▶ **Instructions to follow**:
In the listing below, find the line containing "cell type and" and the line containing "sky130_fd_sc_hd__and2_1 4, sky130_fd_sc_hd__nand2_1". Repeat exactly those two lines and every line between them, nothing more.

▶ **Data section**:

_ _ _ _ _ _ _

`config.mk`:
```
export PLATFORM = sky130hd
export DESIGN_NAME = sdram_arbiter
export DESIGN_NICKNAME = d
export VERILOG_FILES = /design/src/rtl/sdram_arbiter.sv
export SDC_FILE = /design/constraint.sdc
export NUM_CORES = 1
export LEC_CHECK = 0
export BUFFER_PORTS_ARGS = -buffer_cell sky130_fd_sc_hd__buf_2
export CAP_MARGIN = 20
export CELL_PAD_IN_SITES_DETAIL_PLACEMENT = 1
export CELL_PAD_IN_SITES_GLOBAL_PLACEMENT = 1
export CORE_UTILIZATION = 35
export CTS_CLUSTER_DIAMETER = 120
export DETAILED_ROUTE_END_ITERATION = 12
export PLACE_DENSITY = 0.89
export SLEW_MARGIN = 20
export SYNTH_ARGS = -nofsm -noshare
export SYNTH_HDL_FRONTEND = slang
export SYNTH_SLANG_ARGS = --single-unit
```
`constraint.sdc`:
```
create_clock -name clk -period 4.7 [get_ports clk]
set_input_delay 0.705 -clock clk [delete_from_list [all_inputs] [get_ports clk]]
set_output_delay 0.705 -clock clk [all_outputs]
set_load 0.01 [all_outputs]
```
`src/rtl/sdram_arbiter.sv`:
```
// Three-way arbiter (instruction fetch, CPU data, DMA) in front of one SDRAM controller port.
// Optional transaction watchdog: define ARB_TIMEOUT_EN.
module sdram_arbiter #(
    parameter int STARVE_MAX     = 8,
    parameter int GUARD_CYCLES   = 2,
    parameter int TIMEOUT_CYCLES = 1023
) (
    input  logic        clk,
    input  logic        rst,
    input  logic        i_req,
    input  logic [22:0] i_addr,
    output logic [31:0] i_rdata,
    output logic        i_ready,
    input  logic        d_rd_req,
    input  logic        d_wr_req,
    input  logic [22:0] d_addr,
    input  logic [15:0] d_wdata,
    output logic [15:0] d_rdata,
    output logic        d_ready,
    input  logic        x_req,
    input  logic        x_we,
    input  logic [22:0] x_addr,
    input  logic [15:0] x_wdata,
    output logic [15:0] x_rdata,
    output logic        x_ready,
    output logic [22:0] m_addr,
    output logic [15:0] m_wdata,
    input  logic [31:0] m_rdata,
    output logic        m_read_req,
    output logic        m_write_req,
    output logic        m_instruction_mode,
    input  logic        m_busy,
    input  logic        m_cack,
    input  logic        m_read_ready,
    output logic        err
);

    typedef enum logic [1:0] {IDLE, REQ, WAIT_DONE, GUARD} state_t;
    typedef enum logic [1:0] {P_I = 2'd0, P_D = 2'd1, P_X = 2'd2} port_t;

    state_t      state_q, state_d;
    port_t       port_q, port_d, sel_port;
    logic [22:0] addr_q, addr_d, sel_addr;
    logic [15:0] wdata_q, wdata_d, sel_wdata;
    logic        we_q, we_d, sel_we;
    logic        inst_q, inst_d;
    logic [7:0]  starve_q, starve_d;
    logic [3:0]  guard_q, guard_d;
    logic [2:0]  rdy_q, rdy_d;
    logic [31:0] i_rdata_q, i_rdata_d;
    logic [15:0] d_rdata_q, d_rdata_d;
    logic [15:0] x_rdata_q, x_rdata_d;
    logic        req_any, x_first;

`ifdef ARB_TIMEOUT_EN
    localparam int TW = $clog2(TIMEOUT_CYCLES + 1) + 1;
    logic [TW-1:0] tmo_q, tmo_d;
    logic          err_q, err_d;
`endif

    assign req_any = i_req | d_rd_req | d_wr_req | x_req;
    assign x_first = x_req && (starve_q == 8'(STARVE_MAX));

    // Starved DMA jumps the queue; otherwise D > I > X.
    always_comb begin
        sel_port  = P_X;
        sel_addr  = x_addr;
        sel_wdata = x_wdata;
        sel_we    = x_we;
        if (!x_first && (d_rd_req || d_wr_req)) begin
            sel_port  = P_D;
            sel_addr  = d_addr;
            sel_wdata = d_wdata;
            sel_we    = d_wr_req && !d_rd_req;
        end else if (!x_first && i_req) begin
            sel_port  = P_I;
            sel_addr  = i_addr;
            sel_wdata = 16'h0;
            sel_we    = 1'b0;
        end
    end

    always_comb begin
        state_d   = state_q;
        port_d    = port_q;
        addr_d    = addr_q;
        wdata_d   = wdata_q;
        we_d      = we_q;
        inst_d    = inst_q;
        starve_d  = starve_q;
        guard_d   = guard_q;
        rdy_d     = 3'b000;
        i_rdata_d = i_rdata_q;
        d_rdata_d = d_rdata_q;
        x_rdata_d = x_rdata_q;
`ifdef ARB_TIMEOUT_EN
        tmo_d     = tmo_q;
        err_d     = err_q;
`endif
        case (state_q)
            IDLE: begin
                if (!x_req) starve_d = 8'd0;
                if (!m_busy && req_any) begin
                    port_d  = sel_port;
                    addr_d  = sel_addr;
                    wdata_d = sel_wdata;
                    we_d    = sel_we;
                    inst_d  = (sel_port == P_I);
                    state_d = REQ;
`ifdef ARB_TIMEOUT_EN
                    tmo_d   = '0;
`endif
                    if (sel_port == P_X)
                        starve_d = 8'd0;
                    else if (x_req && starve_q < 8'(STARVE_MAX))
                        starve_d = starve_q + 8'd1;
                end
            end
            REQ: begin
                if (m_cack) begin
                    if (we_q) begin
                        rdy_d[port_q] = 1'b1;
                        state_d       = GUARD;
                        guard_d       = 4'd0;
                    end else begin
                        state_d = WAIT_DONE;
                    end
                end
            end
            WAIT_DONE: begin
                if (m_read_ready) begin
                    case (port_q)
                        P_I:     i_rdata_d = m_rdata;
                        P_D:     d_rdata_d = m_rdata[15:0];
                        default: x_rdata_d = m_rdata[15:0];
                    endcase
                    rdy_d[port_q] = 1'b1;
                    state_d       = GUARD;
                    guard_d       = 4'd0;
                end
            end
            default: begin
                if (guard_q == 4'(GUARD_CYCLES - 1)) begin
                    state_d = IDLE;
                    inst_d  = 1'b0;
                end else begin
                    guard_d = guard_q + 4'd1;
                end
            end
        endcase
`ifdef ARB_TIMEOUT_EN
        // One budget spans both REQ and WAIT_DONE; a completion in the same cycle wins.
        if (state_q == REQ || state_q == WAIT_DONE) begin
            if (tmo_q != '1) tmo_d = tmo_q + 1'b1;
            if (state_d == state_q && tmo_q >= TW'(TIMEOUT_CYCLES - 1)) begin
                err_d         = 1'b1;
                rdy_d[port_q] = 1'b1;
                state_d       = GUARD;
                guard_d       = 4'd0;
                case (port_q)
                    P_I:     i_rdata_d = 32'h0;
                    P_D:     d_rdata_d = 16'h0;
                    default: x_rdata_d = 16'h0;
                endcase
            end
        end
`endif
    end

    always_ff @(posedge clk) begin
        if (rst) begin
            state_q   <= IDLE;
            port_q    <= P_I;
            addr_q    <= '0;
            wdata_q   <= '0;
            we_q      <= 1'b0;
            inst_q    <= 1'b0;
            starve_q  <= '0;
            guard_q   <= '0;
            rdy_q     <= '0;
            i_rdata_q <= '0;
            d_rdata_q <= '0;
            x_rdata_q <= '0;
        end else begin
            state_q   <= state_d;
            port_q    <= port_d;
            addr_q    <= addr_d;
            wdata_q   <= wdata_d;
            we_q      <= we_d;
            inst_q    <= inst_d;
            starve_q  <= starve_d;
            guard_q   <= guard_d;
            rdy_q     <= rdy_d;
            i_rdata_q <= i_rdata_d;
            d_rdata_q <= d_rdata_d;
            x_rdata_q <= x_rdata_d;
        end
    end

`ifdef ARB_TIMEOUT_EN
    always_ff @(posedge clk) begin
        if (rst) begin
            tmo_q <= '0;
            err_q <= 1'b0;
        end else begin
            tmo_q <= tmo_d;
            err_q <= err_d;
        end
    end
    assign err = err_q;
`else
    assign err = 1'b0;
`endif

    assign m_read_req         = (state_q == REQ) && !we_q;
    assign m_write_req        = (state_q == REQ) && we_q;
    assign m_addr             = addr_q;
    assign m_wdata            = wdata_q;
    assign m_instruction_mode = inst_q;
    assign i_ready            = rdy_q[P_I];
    assign d_ready            = rdy_q[P_D];
    assign x_ready            = rdy_q[P_X];
    assign i_rdata            = i_rdata_q;
    assign d_rdata            = d_rdata_q;
    assign x_rdata            = x_rdata_q;

endmodule

```
==> flow_summary.yaml, run 1 <==
cts:
  number_of_buffers_inserted_during_clock_tree_synthesis: 17
  postCtsHoldBufs: 0
  insertion_delay_ns: 0.42
  cts-htree-levels: 4
  cts.clk_slew.worst_paths_ns: 0.06
  cts_tree: "yes"
  ctsRootBufferMaster: "sky130_fd_sc_hd__clkbuf_16"
  clkSinkCount: 124
  cts-root-to-sink-buffers: 2
  cts.repair_timing.setup_buffer_count: 0
  post_cts.resized_instances: 0
placement:
  placed_cell_area_sq_um: 6585
  routability_congestion_estimate_from_global_placement: 0.8037
  io_buffers: 251
  post-dp-hpwl_mm: 12.97
drt:
  drt-total-wl_mm: 18.59
  antenna_violating_nets_post_route: 0
  vias: 5703
  drt_first_pass_iters: 4
  drc: 0
  avgViaCountPerCell: 5.390
  average_wire_length_per_cell_after_detail_routing_um: 17.57
  drt_iter0_markers: 275
sta:
  clock_skew_ns: 0.007660
  relative_slew_margins_pct: 30.09
  tns_ns: 0
  setup_violating_endpoint_count_in_the_final_report: 0
  tightest_slew_ns: 1.049
  finalCritPeriodShare_pct: 60.45
  hold_ws_ns: 0.4477
  rsz_0062_raised_after_global_routing: "no"
  hold_violations: 0
  period_minus_slack_ns: 2.841
  slew_violations: 0
  fmaxAchievable_mhz: 351.9
synthesis:
  asyncSetResetFlopFracSynth_pct: 0
  synth_sequential_area_ratio_pct: 47.18
  syn-mean-instance-area_sq_um: 8.259
  count_of_flip_flops_with_a_built_in_enable_after_synthesis: 0
  synthesis.nets: 788
  synthCells: 637
  ys_warn_count: 0
  synth_area_sq_um: 5261
  synth_ff_type: "sky130_fd_sc_hd__dfxtp_1"
  synth.lib_cells_used.distinct: 51
  ys_seq_elements: 124
floorplan:
  core_area_sq_um: 14590
  floorplan.die.width_um: 124.6
  rows: 44
  die_area_sq_um: 15530
  chipHeight_um: 124.6
  initial_utilization_pct: 36.06
  io-pin-count: 253
setup_path:
  timing_worst_setup_path_type: "flip-flop to flip-flop"
  cp-start-kind: "flip-flop"
  critPathCaptureType: "flip-flop"
  cp.required_ns: 5.06
  worst-path-max-fanout: 25
  timing.critical_path.arrival_ns: 3.20
final_layout:
  nets: 1010
  synth_to_final_area_change_pct: 37.81
  fillCellCount: 1817
  design_area_sq_um: 7251
  layout-drive-gt1-share_pct: 34.63
power_and_ir_drop:
  p_leak_nw: 3.109
  ir_worst_vdd_v: 0.0002724
  p_per_area_nw_per_um2: 468.5
  total_power_mw: 3.397
grt:
  grt_start_max_net_pins: 98
  grt_use_total_pct: 24.01
  antenna_found_initial: 1
  grt_overflow: 0
  via_count_of_the_first_global_routing_pass: 5837
  global_route_wire_length_before_repair_mm: 29.83
outcome:
  status: "finished clean"
flow_run:
  max-cap-violations: 0
worst_hold_path:
  worst_hold_path_type: "flip-flop to flip-flop"
routing by layer:
metal | routed length, um | GRT usage (%) | vias to the layer above
met3 | 1014 | 5.885 | 26
met4 | 363 | 8.717 | 0
li1 | - | - | 2731
met5 | 0 | 0 | -
met2 | 9462 | 43.16 | 205
met1 | 7748 | 27.28 | 2741
layout make-up:
cell class	count	area (sq um)	area share [%]
inverter	7	26.28	0.3624
sequential	124	2482	34.24
clock inverter	10	186.4	2.571
antenna	2	5.005	0.06903
timing repair buffer	258	1315	18.14
clock buffer	22	474.2	6.540
multi-input combinational	451	2531	34.91
tap	184	230.2	3.175
power by group:
group	internal (mW)	switching (mW)	total, mW
Sequential	1.16	0.0715	1.23
Clock	0.983	0.478	1.46
Combinational	0.276	0.433	0.709
Total	2.41	0.982	3.40
cells in the mapped netlist (3+ instances only):
cell                       number  area share (%)
sky130_fd_sc_hd__o21ai_0       29             2.8
sky130_fd_sc_hd__a32oi_1       16             2.7
sky130_fd_sc_hd__a21oi_1       88             8.4
sky130_fd_sc_hd__or3_1          3            0.36
sky130_fd_sc_hd__nor2_1        13            0.93
sky130_fd_sc_hd__a31oi_1        5            0.59
sky130_fd_sc_hd__or4_1          4            0.57
sky130_fd_sc_hd__ha_1           8             1.9
sky130_fd_sc_hd__inv_1          7            0.50
sky130_fd_sc_hd__nor2b_1        3            0.36
sky130_fd_sc_hd__nand3_1       47             4.5
sky130_fd_sc_hd__buf_2         12             1.1
sky130_fd_sc_hd__a221o_1       23             4.4
sky130_fd_sc_hd__clkbuf_1      41             2.9
sky130_fd_sc_hd__nand2_1      139             9.9
sky130_fd_sc_hd__and2_1         3            0.36
sky130_fd_sc_hd__dfxtp_1      124              47
sky130_fd_sc_hd__nand2b_1       3            0.36
sky130_fd_sc_hd__a211oi_1      23             3.3
sky130_fd_sc_hd__nor3_1         9            0.86
worst max-delay path, cell delays in order, from the launching register on:
cell,delay (ns)
sky130_fd_sc_hd__dfxtp_1,0.34
sky130_fd_sc_hd__inv_1,0.15
sky130_fd_sc_hd__ha_1,0.39
sky130_fd_sc_hd__nand2b_2,0.15
sky130_fd_sc_hd__or3_1,0.71
sky130_fd_sc_hd__nor2_1,0.53
sky130_fd_sc_hd__buf_4,0.32
sky130_fd_sc_hd__a221o_1,0.19
placed cells by master, fill, tap and decap left out, types with 4 or more instances in the layout:
cell type and n:
sky130_fd_sc_hd__a21oi_1 88, sky130_fd_sc_hd__nand3_1 47, sky130_fd_sc_hd__clkbuf_16 17, sky130_fd_sc_hd__a211oi_1 23, sky130_fd_sc_hd__nor3_1 8, sky130_fd_sc_hd__nor2_1 12, sky130_fd_sc_hd__a32oi_1 16, sky130_fd_sc_hd__dfxtp_1 124
sky130_fd_sc_hd__or4_1 4, sky130_fd_sc_hd__buf_2 250, sky130_fd_sc_hd__buf_4 7, sky130_fd_sc_hd__a31oi_1 5, sky130_fd_sc_hd__o21ai_0 29, sky130_fd_sc_hd__ha_1 8, sky130_fd_sc_hd__inv_1 7, sky130_fd_sc_hd__a221o_1 23
sky130_fd_sc_hd__and2_1 4, sky130_fd_sc_hd__nand2_1 139, sky130_fd_sc_hd__bufinv_16 5
sequential cells by signal, summed over array words and instances, names as in the netlist:
| signal | cells |
|---|---|
| d_rdata | 16 |
| guard_q | 4 |
| i_rdata | 32 |
| m_addr | 23 |
| m_instruction_mode | 1 |
| m_wdata | 16 |
| port_q | 2 |
| rdy_q | 3 |
| starve_q | 8 |
| state_q | 2 |
| we_q | 1 |
| x_rdata | 16 |
kinds of logic (layout without fill, tap and decap cells):
family                     count (synthesis)  in the layout  synth area share (%)
buffers and inverters                     62            297                 4.851
AOI/OAI and AO/OA                        198            198                 24.26
other                                      1              3               0.07128
and+or+nand+nor                          243            243                 21.55
muxes                                      1              1                0.1903
adders and majority gates                  8              8                 1.903
DFF                                      124            124                 47.18
path summary, 6_finish.rpt:
kind	startpoint	end	slack, ns	cells past startpoint
setup / recovery	state_q[0]$_SDFFE_PP0P_	m_addr[6]$_SDFFE_PP0P_	1.86	7
hold / removal	d_rdata[13]$_SDFFE_PP0P_	d_rdata[13]$_SDFFE_PP0P_	0.45	2
setup reg to reg	state_q[0]$_SDFFE_PP0P_	m_addr[6]$_SDFFE_PP0P_	1.86	7
hold reg to reg	d_rdata[13]$_SDFFE_PP0P_	d_rdata[13]$_SDFFE_PP0P_	0.45	2
metrics by stage:
| stage | cells | util [%] | setup WS [ns] |
|---|---|---|---|
| after global routing | 1057 | 49.68 | 1.633 |
| after CTS | 1056 | 49.67 | 1.882 |
| final | 1058 | 49.70 | 1.859 |
| after detailed placement | 1024 | 45.14 | 1.519 |
| after floorplan | 637 | - | 2.578 |
| after global placement | 1023 | 45.04 | 1.631 |
No activity file was read; power rests on OpenSTA's default activity.
==> run 2, diff against run 1 <==
ABC_AREA = 1   (was not set)
CORE_UTILIZATION = 32   (was 35)
PLACE_DENSITY = 0.85   (was 0.89)
clock period = 2.91 ns   (was 4.7 ns; I/O delays follow)
==> run 2 against run 1 <==
Against the previous run:
- die area up 15%
- setup slack got worse by 1.2 ns
- power is 77% higher
- clock power is 59% higher
- design area grew 5.5%
- register-to-register slack lost 1.2 ns
- combinational power increased by 120%
- synthesized cell count up 28%
- sequential power up 71%
- hold slack got worse by 0.16 ns
- sequential share of layout area decreased by 1.8 points
- maximum frequency increased by 25%
- largest cell class unchanged
==> flow_summary.yaml, run 2 <==
outcome:
  status: "finished clean"
synthesis:
  synth.lib_cells_used.distinct: 30
  synth_area_sq_um: 5564
  netlist.top_cell.by_area: "sky130_fd_sc_hd__dfxtp_1"
  synthDominantCellAreaShare_pct: 44.61
  yosys.area_share.xor_xnor_pct: 0.1574
  syn-mean-instance-area_sq_um: 6.802
  synthMostInstantiatedCell: "sky130_fd_sc_hd__nand2_1"
  count_of_flip_flops_with_a_built_in_enable_after_synthesis: 0
  synthesis.nets: 969
  synth_compound_area_share_pct: 11.04
  synth_simple_gate_area_share_pct: 34.68
  ys_warn_count: 0
  synth_sequential_area_ratio_pct: 44.61
  synth_common_cells: "188 x sky130_fd_sc_hd__nand2_1, 162 x sky130_fd_sc_hd__nor2_1, 124 x sky130_fd_sc_hd__dfxtp_1"
  post_synth_fa_ha_maj_area_fraction_pct: 1.799
  post_synth_main_area_contributors: "sky130_fd_sc_hd__dfxtp_1 45%, sky130_fd_sc_hd__nand2_1 13%, sky130_fd_sc_hd__nor2_1 11%"
  synth_mux_area_share_pct: 0
  synthCells: 818
  asyncSetResetFlopFracSynth_pct: 0
  synth_top_family_by_area: "simple AND/OR/NAND/NOR gates"
  ys_seq_elements: 124
  synth_ff_type: "sky130_fd_sc_hd__dfxtp_1"
grt:
  grt_overflow: 0
  grt_start_max_net_pins: 55
  grt_use_total_pct: 22.07
  global_route_wire_length_before_repair_mm: 31.07
  antenna_found_initial: 0
  via_count_of_the_first_global_routing_pass: 6277
cts:
  cts.repair_timing.setup_buffer_count: 0
  number_of_buffers_inserted_during_clock_tree_synthesis: 17
  cts-htree-levels: 4
  postCtsHoldBufs: 0
  cts-root-to-sink-buffers: 2
  cts_tree: "yes"
  clkSinkCount: 124
  post_cts.resized_instances: 0
  ctsRootBufferMaster: "sky130_fd_sc_hd__clkbuf_16"
  insertion_delay_ns: 0.42
  cts.clk_slew.worst_paths_ns: 0.06
setup_path:
  timing.critical_path.from: "starve_q[0]$_SDFFE_PP0P_"
  timing.critical_path.slowest_cell_delay_ns: 0.77
  r2r.worst_path.cells: 9
  timing.critical_path.depth: 9
  cp-start-kind: "flip-flop"
  reg2reg_slack_ns: 0.64
  worstReg2RegEnd: "m_wdata[10]$_SDFFE_PP0P_"
  worst-path-max-fanout: 41
  crit_path_cell_trace: "inv_1, ha_1, nand3_1, nor2_1, nor2_4, nand3_1, nand3_1, nand2_1, inv_1"
  cp_slowest_cell: "sky130_fd_sc_hd__nor2_4"
  timing_worst_setup_path_type: "flip-flop to flip-flop"
  timing.critical_path.arrival_ns: 2.64
  timing.rr.start: "starve_q[0]$_SDFFE_PP0P_"
  timing.critical_path.max_delay_family: "simple AND/OR/NAND/NOR gates"
  setup.worst_path.end: "m_wdata[10]$_SDFFE_PP0P_"
  critical-path-top-cell-by-count: "sky130_fd_sc_hd__nand3_1"
  cp.required_ns: 3.27
  crit_buf_inv: 2
  critPathCaptureType: "flip-flop"
power_and_ir_drop:
  p_per_area_nw_per_um2: 783.9
  ir_worst_vdd_v: 0.0004595
  p_leak_nw: 3.817
worst_hold_path:
  worst_hold_path_type: "input port to flip-flop"
floorplan:
  io-pin-count: 253
  core_area_sq_um: 16760
  chipHeight_um: 133.9
  die_area_sq_um: 17920
  initial_utilization_pct: 33.20
  floorplan.die.width_um: 133.9
  rows: 47
sta:
  hold_ws_ns: 0.2833
  relative_slew_margins_pct: 31.70
  setup_violating_endpoint_count_in_the_final_report: 0
  rsz_0062_raised_after_global_routing: "no"
  clock_skew_ns: 0.009752
  period_minus_slack_ns: 2.274
  slew_violations: 0
  fmaxAchievable_mhz: 439.8
  finalCritPeriodShare_pct: 78.13
  tns_ns: 0
  tightest_slew_ns: 1.023
  hold_violations: 0
flow_run:
  max-cap-violations: 0
drt:
  average_wire_length_per_cell_after_detail_routing_um: 15.06
  antenna_violating_nets_post_route: 0
  drt_iter0_markers: 225
  drc: 0
  vias: 6188
  drt-total-wl_mm: 19.35
  avgViaCountPerCell: 4.816
  drt_first_pass_iters: 4
final_layout:
  antenna_cells_inserted: 0
  nets: 1203
  fillCellCount: 2231
  commonest_non_fill_non_tap_cell_in_the_layout: "sky130_fd_sc_hd__buf_2"
  flip_flop_and_latch_area_sq_um: 2482
  multiInputGateArea_sq_um: 2669
  synth_to_final_area_change_pct: 37.46
  most_frequent_cells_in_the_layout: "251 x sky130_fd_sc_hd__buf_2, 188 x sky130_fd_sc_hd__nand2_1, 162 x sky130_fd_sc_hd__nor2_1, 124 x sky130_fd_sc_hd__dfxtp_1, 100 x sky130_fd_sc_hd__nand3_1"
  largest_register_ffs: 32
  layout-drive-gt1-share_pct: 29.01
placement:
  io_buffers: 251
  post-dp-hpwl_mm: 14.20
  routability_congestion_estimate_from_global_placement: 0.7976
## run 2: per-layer routing
metal / wire [um] / part of all wire [%] / up-vias / track usage, %
met1: 8122 / 42 / 2853 / 24.11
met4: 417 / 2.2 / 0 / 8.460
met5: 0 / 0 / - / 0
met2: 9370 / 48 / 211 / 39.49
met3: 1442 / 7.5 / 26 / 7.067
li1: - / - / 3098 / -
## run 2: cells by family after synthesis
| logic type | after synthesis |
|---|---|
| other cells | 1 |
| compound gates | 118 |
| flops | 124 |
| simple gates | 466 |
| fa+ha+maj | 8 |
| buf+inv | 100 |
| xor+xnor | 1 |
## run 2: worst min-delay path: cells and delay by family
| kind | cells | cell delay [ns] |
|---|---|---|
| buf+inv | 1 | 0.07 |
| simple gates | 1 | 0.08 |
| compound gates | 1 | 0.07 |
## run 2: how the worst min path moves through the flow
stage / startpoint / endpoint / slack [ns] / cells past startpoint
after floorplan: starve_q[6]$_SDFFE_PP0P_ / starve_q[6]$_SDFFE_PP0P_ / 0.43 / 2
after global placement: x_rdata[13]$_SDFFE_PP0P_ / x_rdata[13]$_SDFFE_PP0P_ / 0.45 / 2
after detailed placement: x_rdata[15]$_SDFFE_PP0P_ / x_rdata[15]$_SDFFE_PP0P_ / 0.45 / 2
after CTS: m_rdata[18] / i_rdata[18]$_SDFFE_PP0P_ / 0.26 / 3
after global routing: m_rdata[31] / i_rdata[31]$_SDFFE_PP0P_ / 0.28 / 3
final: m_rdata[31] / i_rdata[31]$_SDFFE_PP0P_ / 0.28 / 3
## run 2: power breakdown
part,switching (mW),internal [mW]
Combinational,0.988,0.580
Clock,0.813,1.51
Sequential,0.140,1.96
## run 2: area by class of cell
class / count / share of cell area, %
multi-input combinational: 594 / 34.89
timing repair buffer: 264 / 18.03
clock buffer: 20 / 6.102
sequential: 124 / 32.46
tap: 220 / 3.599
inverter: 51 / 2.503
clock inverter: 12 / 2.421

_ _ _ _ _ _ _

▶ **Output**:
cell type and n:
sky130_fd_sc_hd__a21oi_1 88, sky130_fd_sc_hd__nand3_1 47, sky130_fd_sc_hd__clkbuf_16 17, sky130_fd_sc_hd__a211oi_1 23, sky130_fd_sc_hd__nor3_1 8, sky130_fd_sc_hd__nor2_1 12, sky130_fd_sc_hd__a32oi_1 16, sky130_fd_sc_hd__dfxtp_1 124
sky130_fd_sc_hd__or4_1 4, sky130_fd_sc_hd__buf_2 250, sky130_fd_sc_hd__buf_4 7, sky130_fd_sc_hd__a31oi_1 5, sky130_fd_sc_hd__o21ai_0 29, sky130_fd_sc_hd__ha_1 8, sky130_fd_sc_hd__inv_1 7, sky130_fd_sc_hd__a221o_1 23
sky130_fd_sc_hd__and2_1 4, sky130_fd_sc_hd__nand2_1 139, sky130_fd_sc_hd__bufinv_16 5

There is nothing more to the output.